これがうまくいくかは正直分からない、ただ......人の曲がってしまった気持ちを変えるのには、敢えて自分の感情に蓋をして対決しないと、その人に本当の怒り、悲しみを伝えることはできないと思う。遠慮した大人の態度は、相手に返って慢心、誤解を生むことになる。だからこういう言い方になったんだけども......


 しばらく沈黙が続いた。ホテルの高級な柱時計の秒針の音だけが耳に響くように聞こえていた。ああああ、もっとかっこよく言いたかった。ダサすぎ何言ってるんだ?正真正銘のヘタレじゃん、かっこ悪る!もう逃げたい。


 そしてしばらくの沈黙の後彼女は、

 「それで?」

 と冷たく言い放った。


 そして続けざまに早口で言葉を僕に投げつけるように言い放った。


 「あなたみたいな、下級の家庭で不細工な女の子には縁も無い人に、私の気持ちの何が分かるの?」


改めて自分の置かれた立場というかステータスが小学生の時から何も変わっていないんだなと思った。鋭い刃物で心をえぐられたようなショックを再び感じてしまった。

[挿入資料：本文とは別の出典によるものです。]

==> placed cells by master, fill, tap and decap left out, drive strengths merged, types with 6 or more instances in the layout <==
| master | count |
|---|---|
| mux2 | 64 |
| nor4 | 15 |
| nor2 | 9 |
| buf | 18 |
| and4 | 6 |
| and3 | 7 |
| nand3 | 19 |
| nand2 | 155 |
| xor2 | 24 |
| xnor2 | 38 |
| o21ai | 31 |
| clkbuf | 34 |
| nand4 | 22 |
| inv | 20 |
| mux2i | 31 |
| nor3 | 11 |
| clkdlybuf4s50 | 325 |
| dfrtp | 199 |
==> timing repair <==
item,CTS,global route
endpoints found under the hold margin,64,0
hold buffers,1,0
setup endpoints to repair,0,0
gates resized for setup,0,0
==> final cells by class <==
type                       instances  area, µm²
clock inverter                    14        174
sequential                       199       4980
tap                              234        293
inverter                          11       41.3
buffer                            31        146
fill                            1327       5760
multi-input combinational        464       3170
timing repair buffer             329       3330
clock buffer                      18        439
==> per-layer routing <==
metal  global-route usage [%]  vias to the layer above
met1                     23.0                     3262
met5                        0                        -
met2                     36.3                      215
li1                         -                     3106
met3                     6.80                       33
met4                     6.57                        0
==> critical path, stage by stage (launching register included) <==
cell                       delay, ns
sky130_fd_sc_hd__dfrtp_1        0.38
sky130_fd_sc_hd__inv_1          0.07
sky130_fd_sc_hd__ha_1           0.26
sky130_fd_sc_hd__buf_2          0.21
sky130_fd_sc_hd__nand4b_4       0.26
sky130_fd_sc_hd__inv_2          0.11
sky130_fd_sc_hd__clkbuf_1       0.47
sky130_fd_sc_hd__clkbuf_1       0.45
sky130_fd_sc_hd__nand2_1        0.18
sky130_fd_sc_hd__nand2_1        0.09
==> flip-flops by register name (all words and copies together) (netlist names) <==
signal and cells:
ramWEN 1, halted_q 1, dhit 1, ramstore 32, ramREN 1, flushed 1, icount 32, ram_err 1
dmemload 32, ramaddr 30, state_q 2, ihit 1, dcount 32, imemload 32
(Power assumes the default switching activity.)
File: src/rtl/task_a_pkg.sv
// task_a_pkg: shape index names and button FSM encoding shared across task A.
package task_a_pkg;
  localparam int SHAPE_BLANK          = 0;
  localparam int SHAPE_GREEN_CIRCLE   = 1;
  localparam int SHAPE_GREEN_SQUARE   = 2;
  localparam int SHAPE_GREEN_TRIANGLE = 3;
  localparam int SHAPE_RED_CIRCLE     = 4;
  localparam int SHAPE_RED_TRIANGLE   = 5;
  localparam int SHAPE_RED_SQUARE     = 6;
  localparam int SHAPE_BLANK_ORANGE   = 7;
  typedef enum logic [1:0] {IDLE, PRESS_WAIT, HELD, RELEASE_WAIT} btn_state_e;
endpackage

File: src/rtl/tick_gen.sv
// tick_gen: free-running divider emitting a one-cycle enable every DIV clocks.
module tick_gen #(
  parameter int DIV = 100_000
) (
  input  logic clk,
  input  logic rst,
  output logic tick
);
  localparam int W = DIV > 1 ? $clog2(DIV) : 1;
  logic [W-1:0] cnt;
  assign tick = cnt == W'(DIV - 1);
  always_ff @(posedge clk)
    if (rst || tick) cnt <= '0;
    else cnt <= cnt + 1'b1;
endmodule

File: src/rtl/btn_shape_sequencer.sv
// btn_shape_sequencer: debounces btnU, pulses once per accepted press and steps the shape index.
module btn_shape_sequencer
  import task_a_pkg::*;
#(
  parameter int CLK_HZ         = 100_000_000,
  parameter int TICK_HZ        = 1000,
  parameter int DEBOUNCE_TICKS = 200,
  parameter int MAX_COUNT      = 7
) (
  input  logic       clk,
  input  logic       rst,
  input  logic       btnU,
  output logic       press_pulse,
  output logic [2:0] count,
  output logic       doughnut_white,
  output logic       btn_level
);
  localparam int SW = $clog2(DEBOUNCE_TICKS + 1);
  logic [1:0] sync;
  logic btn_s, tick, accept;
  logic [SW-1:0] stab, stab_n;
  logic [2:0] next_count;
  btn_state_e state, state_n;
  assign btn_s = sync[1];
  assign btn_level = (state == HELD) || (state == RELEASE_WAIT);
  assign next_count = (count == 3'(MAX_COUNT)) ? 3'd0 : count + 3'd1;
  tick_gen #(.DIV(CLK_HZ / TICK_HZ)) u_tick (.clk(clk), .rst(rst), .tick(tick));
  always_comb begin
    state_n = state;
    stab_n = stab;
    accept = 1'b0;
    unique case (state)
      IDLE: if (btn_s) begin
        state_n = PRESS_WAIT;
        stab_n = '0;
      end
      PRESS_WAIT: if (!btn_s) begin
        state_n = IDLE;
        stab_n = '0;
      end else if (tick) begin
        if (stab == SW'(DEBOUNCE_TICKS - 1)) begin
          state_n = HELD;
          accept = 1'b1;
        end else stab_n = stab + 1'b1;
      end
      HELD: if (!btn_s) begin
        state_n = RELEASE_WAIT;
        stab_n = '0;
      end
      RELEASE_WAIT: if (btn_s) begin
        state_n = HELD;
        stab_n = '0;
      end else if (tick) begin
        if (stab == SW'(DEBOUNCE_TICKS - 1)) state_n = IDLE;
        else stab_n = stab + 1'b1;
      end
      default: state_n = IDLE;
    endcase
  end
  // count and colour advance together on the pulse cycle so they never disagree
  always_ff @(posedge clk)
    if (rst) begin
      sync <= '0;
      state <= IDLE;
      stab <= '0;
      press_pulse <= 1'b0;
      count <= '0;
      doughnut_white <= 1'b0;
    end else begin
      sync <= {sync[0], btnU};
      state <= state_n;
      stab <= stab_n;
      press_pulse <= accept;
      if (press_pulse) begin
        count <= next_count;
        doughnut_white <= next_count >= 3'(SHAPE_RED_CIRCLE) && next_count <= 3'(SHAPE_RED_SQUARE);
      end
    end
endmodule

File: config.mk
export PLATFORM = sky130hd
export DESIGN_NAME = btn_shape_sequencer
export DESIGN_NICKNAME = d
export VERILOG_FILES = /design/src/rtl/task_a_pkg.sv /design/src/rtl/tick_gen.sv /design/src/rtl/btn_shape_sequencer.sv
export SDC_FILE = /design/constraint.sdc
export NUM_CORES = 1
export LEC_CHECK = 0
export CAP_MARGIN = 20
export CORE_UTILIZATION = 44
export CTS_BUF_LIST = sky130_fd_sc_hd__clkbuf_8
export DETAILED_ROUTE_END_ITERATION = 6
export GPL_ROUTABILITY_DRIVEN = 1
export HOLD_SLACK_MARGIN = 0.06
export SETUP_SLACK_MARGIN = 0.15
export SLEW_MARGIN = 5
export SYNTH_ARGS = -nofsm -noshare
export SYNTH_HDL_FRONTEND = slang
export SYNTH_SLANG_ARGS = --single-unit
File: constraint.sdc
create_clock -name clk -period 4 [get_ports clk]
set_input_delay 0.8 -clock clk [delete_from_list [all_inputs] [get_ports clk]]
set_output_delay 0.8 -clock clk [all_outputs]
set_load 0.02 [all_outputs]
# Yosys cells after proc, flatten, opt, wreduce, memory -nomap -nowiden
# Cells that the tools add are included.
[totals]
out_inout_bits = 6
in_bits = 3
reg_bits = 34
[op_classes]
eq_ne = 12
magnitude_cmp = 2
bitwise_logic = 3
mux = 18
n_reduce_logical = 7
n_addsub = 3
[ops]
columns = ["operator", "n"]
rows = [
  ["$mux W8", 6],
  ["$pmux W8 S4", 1],
  ["$add A17 B1 Y17 const B", 1],
  ["$eq A17 B17 Y1 const B", 1],
  ["$mux W2", 8],
  ["$ne A3 B2 Y1 const B", 3],
  ["$add A8 B1 Y8 const B", 1],
  ["$eq A8 B8 Y1 const B", 1],
  ["$pmux W2 S4", 1],
  ["$reduce_and A6 Y1", 1],
  ["$eq A2 B2 Y1 const B", 2],
  ["$ne A2 B2 Y1 const B", 2],
  ["$reduce_or A4 Y1", 1],
  ["$add A3 B1 Y3 const B", 1],
  ["$eq A3 B3 Y1 const B", 1],
  ["$ge A3 B3 Y1 const B", 1],
  ["$le A3 B3 Y1 const B", 1],
  ["$mux W3", 1],
  ["$ne A3 B3 Y1 const B", 1],
  ["$not A1 Y1", 3],
  ["$eq A2 B1 Y1 const B", 1],
  ["$logic_not A2 Y1", 1],
  ["$logic_or A1 B1 Y1", 2],
  ["$reduce_and A2 Y1", 1],
  ["other kinds (2)", 2],
]

# Depth between registers and ports, before layout
# Gate-level depths: netlist of the first run.
[depth]
ltp_word = 5
ltp_mapped = 8

# Hierarchy
# From an unflattened synthesis of the first run, not the netlist that was laid out.
[hier_totals]
hier_cells = 176
area_unflattened_um2 = 1619.1
[modules_own_cells]
columns = ["module", "seq_area_each_um2", "cells_per_inst", "area_each_um2", "instances"]
rows = [
  ["btn_shape_sequencer", 340.3, 88, 822.0, 1],
  ["tick_gen", 340.3, 88, 797.0, 1],
]

# Worst setup path before layout of the first run
# Ideal clock, no wire load.
[synth_timing]
path_kind = "register -> register"
startpoint = "register u_tick.cnt[8]"
endpoint = "register stab[2]"
synth_period_minus_slack_ps = 2114
path_buffers = 1
stages_incl_launch_ff = 7
setup_slack_ps = 1886
setup_ps = 117
t_arrival_ps = 1996
cell_sequence = "dfxtp_1 > or4_4 > nor4_4 > and2_1 > buf_6 > mux2_4 > a32o_1"
[synth_between]
elab_chain_cells = 4
word_cells_on_any_way = 5
classes_between = "1 x eq/ne; 4 x mux"
[synth_rtl]
columns = ["element", "line", "text"]
rows = [
  ["start, declared", "tick_gen.sv:10", "logic [W-1:0] cnt;"],
  ["start signal, assigned", "tick_gen.sv:14", "else cnt <= cnt + 1'b1;"],
  ["$eq A17 B17 Y1 (*)", "tick_gen.sv:11", "assign tick = cnt == W'(DIV - 1);"],
  ["$mux W8 (*)", "--", ""],
  ["$mux W8 (on tied branches)", "--", ""],
  ["$pmux W8 S4 (*)", "--", ""],
  ["end signal, assigned", "btn_shape_sequencer.sv:72", "stab <= stab_n;"],
  ["end, declared", "btn_shape_sequencer.sv:21", "logic [SW-1:0] stab, stab_n;"],
]
# Every way passes the cells marked *; elsewhere a longest branch is shown, timed or not.
# A chain may end at the register's enable or synchronous reset.

# Worst setup path after layout of the first run
# Same ends and word-level chain as after synthesis.

==> metrics.txt, run 1 <==
outcome finished, final reports clean; commonest cells in the netlist 34 x dfxtp_1, 27 x nor2_1, 16 x nand2_1, 15 x nand3_1, 14 x xor2_1; Mapped Area 1587 um^2; asr flop ratio synth 0; Slew HR 0.6523; Hold Path Class reg2reg; worst path bufs/invs 0; area of the die 3850 um^2; multiplexer share of the synthesized area 0.03470; peak supply drop 196.6 uV; n_diodes 0; Period Utilization, post-route 0.5808; GR Overflow Total 0; DR pass1 iterations 4; clock root cell clkbuf_8; total of warnings raised by yosys 0; area share of the leading cell type in the synthesized netlist 0.4290; most frequent cell after synthesis dfxtp_1; largest net degree at the start of global routing 17; CP Launch Type flop; Pins Over Slew Limit 0; Setup TNS Final 0 ns; Adder-Cell Fraction of Synth Area 0.03155; wire per inst 12.43 um; critical path endpoint category flop; Fillers 328; Routed Antenna Nets 0; Synth area leader dfxtp_1; CTS tree yes; power per cell area 354.2 nW/um^2; LEAKAGE 0.0006387 uW; clk slew on worst S/H paths 0.07 ns; post-cts sizing count 0; core outline area 3390 um^2; Placer Congestion 0.8751; sequential cell area fraction in the yosys report 0.4290; final worst setup slack 1.677 ns; count of unique library cells instantiated by Yosys 39; Crit path largest cell delay 0.56 ns; Worst Path Required 4.19 ns; Area Growth Syn to Fin 11.75%; hold_buf cts 0; Avg Cell Area, Syn 8.913 um^2; critical path fanouts, max 8; Max Root-Sink Buffers 2; Tmin final 2.323 ns; dpl ws 1.589 ns; CP Class reg2reg; Placed Cells incl. Taps 225; GRT Total Usage 0.1814; Horiz. Die Dim 62.05 um; Mapped Cells 178; Routed WL 2897 um; Worst-Margin Slew 0.5178 ns; post-synthesis compound-gate area fraction 0.06230; Initial Utilization 0.4681; # DRC 0; HPWL after DPL 2028 um; Setup Skew 0.003872 ns; fmax 430.4 MHz; clock sinks 34; FF-to-FF setup slack 1.68 ns; # port buffers 8; family with the most delay on the worst path simple AND/OR/NAND/NOR gates; share of layout cells above drive strength 1 0.08556; drt first-iter violations 77; Final Core Density 0.5231; Post-Synth Simple-Gate Area 0.2989; Post-synth top flop dfxtp_1; I/O pin total 9; postcts setup bufs 0; crit path cell chain or4_4 -> nor4_4 -> and2_1 -> mux2_4 -> a32o_1; data arrival time of the worst path 2.51 ns; Post-synth EDFFs 0; global-route wire length before repair 4912 um; antenna violations before repair 0; Core Rows 21; main combinational cell family by area after synthesis simple AND/OR/NAND/NOR gates; Die H 62.05 um; vias in the first global route 1110; Vias 1241; H-tree levels 2; Syn Nets 185; CP max-delay cell or4_4; cts bufs inserted 5; xor/xnor share of the synthesized area 0.1049; max-cap violation count 0; RSZ-0062 raised after global routing no; NumNets Final 193; ranking of synthesized cells by area dfxtp_1 43%, xor2_1 7.7%, nor2_1 6.4%; Non-Filler Instances 233; Seq cells post-synth 34; setup violators final 0; latest clock arrival within the worst-skew pair 0.30 ns; Final Hold Fails 0; routed vias/inst 5.326
worst register-to-register path: cells and delay by family (launching register included):
kind / cells / cell delay (ns)
DFF: 1 / 0.36
AOI/OAI and AO/OA: 1 / 0.20
muxes: 1 / 0.33
and+or+nand+nor: 3 / 1.33
final cells by class:
cell class	count	area (um^2)	area share
inverters	4	15.01	0.008469
repair buffers	8	80.08	0.04517
well taps	46	57.56	0.03246
clock buffers	6	82.58	0.04658
flip-flops and latches	34	680.7	0.3839
multi-input cells	133	844.6	0.4764
clock inverters	2	12.51	0.007057
state kept, by name, indices dropped and copies added, names as in the netlist, named ones only:
name / cells
sync: 2
doughnut_white: 1
stab: 8
u_tick.cnt: 17
press_pulse: 1
state: 1
count: 3
stage by stage:
| stage | cell area, um^2 | total power, uW | hold WS, ns |
|---|---|---|---|
| 6_report | 1773 | 628.0 | 0.4449 |
| 5_1_grt | 1773 | 654.1 | 0.4656 |
| 4_1_cts | 1773 | 635.8 | 0.4524 |
| 3_5_place_dp | 1678 | 369.8 | 0.4382 |
| 3_3_place_gp | 1678 | 370.1 | 0.4404 |
| 2_1_floorplan | 1587 | 365.5 | 0.4138 |
metal layers:
metal	track usage	share of wire	vias up
li1	-	-	633
met1	0.2307	0.47	567
met2	0.2660	0.45	33
met3	0.05590	0.050	8
met4	0.1143	0.031	0
met5	0	0	-
logic make-up after synthesis:
group / count (synthesis)
and+or+nand+nor: 89
DFF: 34
muxes: 5
buffers and inverters: 11
xor gates and xnor gates: 19
adders and majority gates: 4
AOI/OAI and AO/OA: 16
layout by cell type (no fill, tap or decap), types with 5 or more instances in the layout:
cell	instances
nand3_1	15
dfxtp_1	34
a31oi_1	5
clkbuf_8	6
nand4_1	7
xor2_1	14
clkdlybuf4s50_1	8
nand2_1	16
xnor2_1	5
nor2_1	27
path summary, 6_finish.rpt:
check | from | endpoint | depth (start not counted)
max | u_tick.cnt[8] | stab[2] | 5
max reg2reg | u_tick.cnt[8] | stab[2] | 5
min | sync[0] | sync[1] | 1
min reg2reg | sync[0] | sync[1] | 1
power breakdown:
part           total, uW  switching [uW]  internal, uW
logic               16.4            10.2          6.17
registers            345            3.24           342
clock network        266             128           138
Power figures use the tool's default switching activity.
==> run 2: changes to the inputs <==
==> constraint.sdc (replaced) <==
create_clock -name clk -period 2.2 [get_ports clk]
set_input_delay 0.44 -clock clk [delete_from_list [all_inputs] [get_ports clk]]
set_output_delay 0.44 -clock clk [all_outputs]
set_load 0.02 [all_outputs]
==> metrics.txt, run 2 (synthesis gave the netlist of run 1 again) <==
outcome finished, final reports clean (unchanged); Hold WS 0.4540 ns (was 0.4449 ns); core outline area 3390 um^2 (unchanged); power per cell area 630.0 nW/um^2 (was 354.2 nW/um^2); Pins Over Slew Limit 0 (unchanged); RSZ-0062 raised after global routing yes (was no); Fillers 305 (was 328); routed vias/inst 5.216 (was 5.326); max-cap violation count 0 (unchanged); Setup Skew 0.003038 ns (was 0.003872 ns); latest clock arrival within the worst-skew pair 0.29 ns (was 0.30 ns); H-tree levels 2 (unchanged); hold_buf cts 0 (unchanged); global-route wire length before repair 4947 um (was 4912 um); Setup TNS Final 0 ns (unchanged); biggest regs u_tick.cnt (17), stab (8), count (3) (unchanged); dpl ws 0.2503 ns (was 1.589 ns); area of the die 3850 um^2 (unchanged); antenna violations before repair 0 (unchanged); Hold Path Class reg2reg (unchanged); FF/Latch Area 683.2 um^2 (was 680.7 um^2); Period Utilization, post-route 0.8921 (was 0.5808); n_diodes 0 (unchanged); # DRC 0 (unchanged); max FFs per register 17 (unchanged); NumNets Final 196 (was 193); leading cell type in the layout, fill and taps excluded dfxtp_1 (unchanged); GRT Total Usage 0.1775 (was 0.1814); drt first-iter violations 76 (was 77); GR Overflow Total 0 (unchanged); Slew HR 0.6022 (was 0.6523); crit path cell chain or4bb_1 -> nor4_4 -> buf_4 -> nand2_1 -> o21ai_0 -> a31oi_1 (was or4_4 -> nor4_4 -> and2_1 -> mux2_4 -> a32o_1); CP Launch Type flop (unchanged); Max Root-Sink Buffers 2 (unchanged); area of the multi-input gates 849.6 um^2 (was 844.6 um^2); Tmin final 1.963 ns (was 2.323 ns); I/O pin total 9 (unchanged); Die H 62.05 um (unchanged); Placer Congestion 0.8426 (was 0.8751); vias in the first global route 1175 (was 1110); Horiz. Die Dim 62.05 um (unchanged); Core Rows 21 (unchanged); CP max-delay cell or4bb_1 (was or4_4); wire per inst 12.18 um (was 12.43 um); CP Class reg2reg (unchanged); Final Hold Fails 0 (unchanged); most frequent cells in the layout 32 x dfxtp_1, 27 x nor2_1, 16 x nand2_1 (was 34 x dfxtp_1, 27 x nor2_1, 16 x nand2_1); Crit path largest cell delay 0.53 ns (was 0.56 ns); critical path endpoint category flop (unchanged); LEAKAGE 0.0006565 uW (was 0.0006387 uW); clk slew on worst S/H paths 0.07 ns (about the same); post-cts sizing count 0 (unchanged); Routed WL 2874 um (was 2897 um); critical path fanouts, max 7 (was 8); Worst-Margin Slew 0.5925 ns (was 0.5178 ns); peak supply drop 355.9 uV (was 196.6 uV); Area Growth Syn to Fin 13.64% (was 11.75%); fmax 509.5 MHz (was 430.4 MHz); Routed Antenna Nets 0 (unchanged); largest net degree at the start of global routing 17 (unchanged); cts bufs inserted 5 (unchanged); # port buffers 8 (unchanged); DR pass1 iterations 4 (unchanged); postcts setup bufs 0 (unchanged); CTS tree yes (unchanged); Vias 1231 (was 1241); family with the most delay on the worst path simple AND/OR/NAND/NOR gates (unchanged); data arrival time of the worst path 2.13 ns (was 2.51 ns); setup violators final 0 (unchanged); Worst Path Required 2.37 ns (was 4.19 ns); HPWL after DPL 2077 um (was 2028 um); final worst setup slack 0.2373 ns (was 1.677 ns); clock root cell clkbuf_8 (unchanged); clock sinks 34 (unchanged); Most flops, register u_tick.cnt (unchanged); Initial Utilization 0.4681 (unchanged); worst path bufs/invs 1 (was 0); share of layout cells above drive strength 1 0.1105 (was 0.08556)
run 2: cell count changes in the layout (fill, tap and decap cells not counted), sizes merged:
cell	delta
buf	+3
run 2: metrics by stage:
step                      cell area [um^2]  total power, uW  instances  utilization
after global routing                  1803             1187        236       0.5319
after floorplan                       1589            664.5        178            -
after CTS                             1798             1150        236       0.5305
after detailed placement              1703            673.8        228       0.5024
after global placement                1703            673.5        228       0.5024
final                                 1803             1136        236       0.5319
run 2: path summary, 6_finish.rpt:
path / start / end / slack (ns) / cells past startpoint
worst min register to register: sync[0] / sync[1] / 0.45 / 1
worst max-delay path: u_tick.cnt[9] / stab[0] / 0.24 / 6
worst min-delay path: sync[0] / sync[1] / 0.45 / 1
worst max register to register: u_tick.cnt[9] / stab[0] / 0.24 / 6
run 2: power breakdown:
group	switching, uW	internal, uW
Clock	225	251
Combinational	19.4	12.7
Sequential	5.67	622
run 2: final cells by class:
type / instances / share of cell area
well taps: 46 / 0.03192
inverters: 4 / 0.008328
clock buffers: 6 / 0.04580
repair buffers: 11 / 0.05690
multi-input cells: 133 / 0.4712
clock inverters: 2 / 0.006940
flip-flops and latches: 34 / 0.3789
run 2: layer usage:
| layer | vias up | part of all wire | global-route usage |
|---|---|---|---|
| met5 | - | 0 | 0 |
| met4 | 0 | 0.015 | 0.07302 |
| met3 | 6 | 0.051 | 0.05590 |
| met2 | 30 | 0.45 | 0.2781 |
| met1 | 554 | 0.48 | 0.2256 |
| li1 | 641 | - | - |
==> run 3: changes to the inputs <==
==> constraint.sdc (replaced) <==
create_clock -name clk -period 1.9 [get_ports clk]
set_input_delay 0.38 -clock clk [delete_from_list [all_inputs] [get_ports clk]]
set_output_delay 0.38 -clock clk [all_outputs]
set_load 0.02 [all_outputs]
==> metrics.txt, run 3 (synthesis gave the netlist of run 1 again) <==
wire per inst 13.28 um (was 12.18 um); Worst Path Required 2.07 ns (was 2.37 ns); Routed Antenna Nets 0 (unchanged); cts bufs inserted 5 (unchanged); CP Launch Type flop (unchanged); Horiz. Die Dim 62.05 um (unchanged); routed vias/inst 5.316 (was 5.216); Slew HR 0.7001 (was 0.6022); Setup Skew 0.004588 ns (was 0.003038 ns); Die H 62.05 um (unchanged); leading cell type in the layout, fill and taps excluded dfxtp_1 (unchanged); critical path fanouts, max 2 (was 7); Comb pwr share 0.049 (was 0.028); Placer Congestion 0.7879 (was 0.8426); worst reg2reg path depth 5 (was 6); Setup TNS Final -0.1735 ns (was 0 ns); I/O pin total 9 (unchanged); n_diodes 0 (unchanged); Worst-Margin Slew 0.4464 ns (was 0.5925 ns); Final Core Density 0.6238 (was 0.5319); Area Growth Syn to Fin 33.28% (was 13.64%); Most flops, register u_tick.cnt (unchanged); data arrival time of the worst path 2.12 ns (was 2.13 ns); Period Utilization, post-route 1.029 (was 0.8921); Pint 1121 uW (was 886.1 uW); Fillers 276 (was 305); peak supply drop 671.4 uV (was 355.9 uV); GRT Total Usage 0.1919 (was 0.1775); largest net degree at the start of global routing 11 (was 17); vias in the first global route 1211 (was 1175); antenna violations before repair 0 (unchanged); global-route wire length before repair 5244 um (was 4947 um); outcome complete, but fails checks (was finished, final reports clean); DR pass1 iterations 4 (unchanged); most frequent cells in the layout 30 x dfxtp_1, 19 x nor2_1, 15 x nand2_1, 15 x nand3_1, 14 x xor2_1 (was 32 x dfxtp_1, 27 x nor2_1, 16 x nand2_1); Hold Path Depth 1 (unchanged); switch share 0.2048 (was 0.2199); RSZ-0062 raised after global routing yes (unchanged); Vias 1345 (was 1231); dpl ws -0.04775 ns (was 0.2503 ns); Core Rows 21 (unchanged); CTS tree yes (unchanged); # DRC 0 (unchanged); LEAKAGE 0.0007979 uW (was 0.0006565 uW); max FFs per register 17 (unchanged); Tot Pwr 1410 uW (was 1136 uW); H-tree levels 2 (unchanged); Sequential Power Share 0.517 (was 0.553); critical path endpoint category flop (unchanged); Tmin final 1.956 ns (was 1.963 ns); Hold WS 0.4412 ns (was 0.4540 ns); # port buffers 8 (unchanged); area of the die 3850 um^2 (unchanged); Hold Path Class reg2reg (unchanged); failing checks negative setup slack; drt first-iter violations 114 (was 76); Max Root-Sink Buffers 2 (unchanged); latest clock arrival within the worst-skew pair 0.28 ns (was 0.29 ns); NumNets Final 213 (was 196); setup violators final 9 (was 0); Pins Over Slew Limit 0 (unchanged); HPWL after DPL 2153 um (was 2077 um); Sw Pwr 288.8 uW (was 249.7 uW); core outline area 3390 um^2 (unchanged); clk slew on worst S/H paths 0.07 ns (about the same); power per cell area 666.9 nW/um^2 (was 630.0 nW/um^2); share of layout cells above drive strength 1 0.2802 (was 0.1105); clock sinks 34 (unchanged); Clk pwr share 0.435 (was 0.419); fmax 511.3 MHz (was 509.5 MHz); GR Overflow Total 0 (unchanged); CP Class reg2reg (unchanged); Final Hold Fails 0 (unchanged); Initial Utilization 0.4681 (unchanged); final worst setup slack -0.05595 ns (was 0.2373 ns); biggest regs u_tick.cnt (17), stab (8), count (3) (unchanged); clock root cell clkbuf_8 (unchanged); Routed WL 3360 um (was 2874 um); max-cap violation count 0 (unchanged)
## run 3: cell count changes in the layout (fill, tap and decap cells not counted), moves of 3 or more
cell	before	now
buf_12	0	3
buf_4	3	13
buf_6	0	3
nor2_1	27	19
nor2_4	0	8
## run 3: worst max-delay path, stage by stage (launching register included)
cell and delay (ns):
dfxtp_2 0.32, or4bb_4 0.55, nor4_4 0.27, and2_4 0.21, mux2_4 0.29, a32o_1 0.21
## run 3: timing repair
action,in CTS,in global routing
pin swaps,9,13
gates cloned,1,0
setup endpoints to repair,28,27
setup buffers,2,4
hold buffers,0,0
gates resized for setup,13,23
## run 3: layer usage
| layer | global-route usage | routed length [um] | up-vias |
|---|---|---|---|
| met4 | 0.09524 | 42 | 0 |
| met5 | 0 | 0 | - |
| li1 | - | - | 675 |
| met3 | 0.06832 | 118 | 4 |
| met1 | 0.2360 | 1539 | 640 |
| met2 | 0.2964 | 1658 | 26 |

「小さい時から、父はいつも家にいなかった。勘でわかった他の女の人と一緒にいるって。それを考えただけで気持ち悪くて近づくのも嫌だった!だから最初は自分も」


 その場にいた者全員が梶本さんに何も言えなくなってしまった。僕も背中が汗をかいているほど全身が上気していたけど、目の前にいる彼女の充血した気迫ある目に押され、まるで魂が抜けたように何も言えなくなってしまった。


「でも友達の家に行くと優しい両親がそこにはいて羨ましかった。変わってしまう人の気持ちなんか信じられない、だからせめて目で確かめられる清水君みたいなかっこ良くて確かな感じの人と一緒にいたいと思った。だから、清水君が好き!」


彼女の顔を凝視する...両方の眉毛を内側5mm、これほどまでに急角度に寄せているのは、"嫌悪”の現れか?それほどまでにして、父親を嫌っている?いや....これはもっとそれよりも近い存在に対する感情...そうか...分かったぞ。


清水君が好きというよりは、最も嫌っている対象はお父さんじゃなくて自分自身だから、自分と対極にある清水くんみたいな人が好きって事にしたいのかな? そうか!分かった!


「そうか、梶本さんの嫌っているのは...」

と言いかけて言っていいかどうか迷う。親友の田中さんの前でこの事を言ってしまうのが梶本さんにとって良い事なのかどうか分からない。やはりこのことは言わないでおこう。出来るだけ別の言い方で言うべきだな。


「そんな外見だけで人を見るのは間違っていると思う、外見は良さそうでも実は悪い奴だったら自分が嫌な思いをすることにな...」




そう言い終わる瞬間、鬼のような形相の梶本さんがまじかに迫り、僕は彼女に右頬を力強くひっぱたかれてしまった。


梶本さんは席を立ち足早に立ち去っていった。